Material provided >>

********************

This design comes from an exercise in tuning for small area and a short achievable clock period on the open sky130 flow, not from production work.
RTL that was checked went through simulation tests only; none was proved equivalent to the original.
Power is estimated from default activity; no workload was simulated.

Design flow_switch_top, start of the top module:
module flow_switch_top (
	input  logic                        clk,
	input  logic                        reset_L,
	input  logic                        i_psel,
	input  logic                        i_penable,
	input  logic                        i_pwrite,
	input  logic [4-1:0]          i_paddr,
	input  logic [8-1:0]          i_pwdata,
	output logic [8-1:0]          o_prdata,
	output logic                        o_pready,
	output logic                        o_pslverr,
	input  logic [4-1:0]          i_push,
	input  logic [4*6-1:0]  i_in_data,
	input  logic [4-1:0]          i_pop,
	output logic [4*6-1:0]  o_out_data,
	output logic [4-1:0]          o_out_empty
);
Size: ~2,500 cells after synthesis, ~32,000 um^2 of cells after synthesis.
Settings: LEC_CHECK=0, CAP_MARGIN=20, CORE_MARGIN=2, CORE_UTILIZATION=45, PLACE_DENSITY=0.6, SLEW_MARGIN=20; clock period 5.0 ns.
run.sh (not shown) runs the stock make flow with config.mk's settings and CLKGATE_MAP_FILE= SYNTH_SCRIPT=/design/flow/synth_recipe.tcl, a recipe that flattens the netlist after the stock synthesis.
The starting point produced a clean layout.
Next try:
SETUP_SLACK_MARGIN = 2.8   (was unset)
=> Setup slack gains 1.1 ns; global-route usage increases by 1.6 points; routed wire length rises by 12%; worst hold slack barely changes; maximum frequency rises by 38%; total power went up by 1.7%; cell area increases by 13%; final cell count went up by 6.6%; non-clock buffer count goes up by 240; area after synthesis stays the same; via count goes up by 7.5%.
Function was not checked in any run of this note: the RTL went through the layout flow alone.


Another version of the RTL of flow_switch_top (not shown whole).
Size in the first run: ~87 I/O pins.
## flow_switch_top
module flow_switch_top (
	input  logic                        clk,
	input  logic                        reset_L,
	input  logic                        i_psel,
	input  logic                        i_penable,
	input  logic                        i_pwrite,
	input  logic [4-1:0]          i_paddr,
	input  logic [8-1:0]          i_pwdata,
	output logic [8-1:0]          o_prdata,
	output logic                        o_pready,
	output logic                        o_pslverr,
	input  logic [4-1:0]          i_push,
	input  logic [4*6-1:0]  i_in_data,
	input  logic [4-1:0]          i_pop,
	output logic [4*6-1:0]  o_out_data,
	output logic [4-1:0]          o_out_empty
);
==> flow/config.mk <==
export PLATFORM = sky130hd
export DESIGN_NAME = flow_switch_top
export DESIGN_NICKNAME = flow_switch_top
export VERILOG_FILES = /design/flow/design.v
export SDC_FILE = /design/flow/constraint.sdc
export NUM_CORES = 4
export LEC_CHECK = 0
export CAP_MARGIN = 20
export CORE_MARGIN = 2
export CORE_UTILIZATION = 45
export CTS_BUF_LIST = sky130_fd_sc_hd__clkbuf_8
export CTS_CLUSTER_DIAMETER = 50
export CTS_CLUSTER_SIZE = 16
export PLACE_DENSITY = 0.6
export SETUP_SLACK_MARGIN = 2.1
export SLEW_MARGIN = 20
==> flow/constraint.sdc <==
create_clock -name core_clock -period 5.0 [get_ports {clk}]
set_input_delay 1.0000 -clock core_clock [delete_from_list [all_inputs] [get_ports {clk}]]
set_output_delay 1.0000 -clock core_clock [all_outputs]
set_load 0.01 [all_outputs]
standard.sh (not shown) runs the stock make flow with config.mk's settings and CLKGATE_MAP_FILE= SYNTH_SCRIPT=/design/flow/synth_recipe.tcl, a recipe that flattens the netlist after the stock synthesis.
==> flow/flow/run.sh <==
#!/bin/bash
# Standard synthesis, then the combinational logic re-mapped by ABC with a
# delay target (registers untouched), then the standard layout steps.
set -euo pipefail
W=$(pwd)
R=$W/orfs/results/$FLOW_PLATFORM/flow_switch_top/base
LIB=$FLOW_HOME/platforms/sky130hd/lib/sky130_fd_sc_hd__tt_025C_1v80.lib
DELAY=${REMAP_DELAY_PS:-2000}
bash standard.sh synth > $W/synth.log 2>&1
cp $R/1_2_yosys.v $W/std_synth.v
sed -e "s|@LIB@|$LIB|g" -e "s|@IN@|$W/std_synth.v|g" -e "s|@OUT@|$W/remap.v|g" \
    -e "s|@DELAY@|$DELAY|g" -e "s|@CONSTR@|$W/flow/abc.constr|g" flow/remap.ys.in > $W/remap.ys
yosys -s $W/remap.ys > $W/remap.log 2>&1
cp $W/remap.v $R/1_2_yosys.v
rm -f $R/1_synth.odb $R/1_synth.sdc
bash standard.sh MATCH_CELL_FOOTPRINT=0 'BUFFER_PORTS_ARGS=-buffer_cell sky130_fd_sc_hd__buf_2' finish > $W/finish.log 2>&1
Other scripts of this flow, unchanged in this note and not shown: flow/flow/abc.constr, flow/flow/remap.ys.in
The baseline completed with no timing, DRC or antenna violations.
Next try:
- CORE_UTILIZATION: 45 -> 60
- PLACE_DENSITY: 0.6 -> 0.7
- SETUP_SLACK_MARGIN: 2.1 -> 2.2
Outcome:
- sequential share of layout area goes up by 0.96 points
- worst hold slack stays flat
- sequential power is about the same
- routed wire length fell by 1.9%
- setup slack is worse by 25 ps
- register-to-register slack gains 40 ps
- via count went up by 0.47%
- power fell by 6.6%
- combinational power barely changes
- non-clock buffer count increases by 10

********************

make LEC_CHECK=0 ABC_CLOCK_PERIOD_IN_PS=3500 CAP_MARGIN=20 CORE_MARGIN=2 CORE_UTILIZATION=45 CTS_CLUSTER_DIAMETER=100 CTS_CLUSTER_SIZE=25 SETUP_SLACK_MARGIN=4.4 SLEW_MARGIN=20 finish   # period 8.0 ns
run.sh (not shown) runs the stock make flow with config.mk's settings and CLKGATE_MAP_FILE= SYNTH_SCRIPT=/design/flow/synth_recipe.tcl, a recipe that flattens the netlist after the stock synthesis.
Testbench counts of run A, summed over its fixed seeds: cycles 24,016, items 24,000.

********************

Assignment >>
Please give back exactly the lines of this listing beginning at the line with "make LEC_CHECK=0 ABC_CLOCK_PERIOD_IN_PS=3500" and ending with the line with "Testbench counts of", both included, and nothing else.

Completed exercise >>
make LEC_CHECK=0 ABC_CLOCK_PERIOD_IN_PS=3500 CAP_MARGIN=20 CORE_MARGIN=2 CORE_UTILIZATION=45 CTS_CLUSTER_DIAMETER=100 CTS_CLUSTER_SIZE=25 SETUP_SLACK_MARGIN=4.4 SLEW_MARGIN=20 finish   # period 8.0 ns
run.sh (not shown) runs the stock make flow with config.mk's settings and CLKGATE_MAP_FILE= SYNTH_SCRIPT=/design/flow/synth_recipe.tcl, a recipe that flattens the netlist after the stock synthesis.
Testbench counts of run A, summed over its fixed seeds: cycles 24,016, items 24,000.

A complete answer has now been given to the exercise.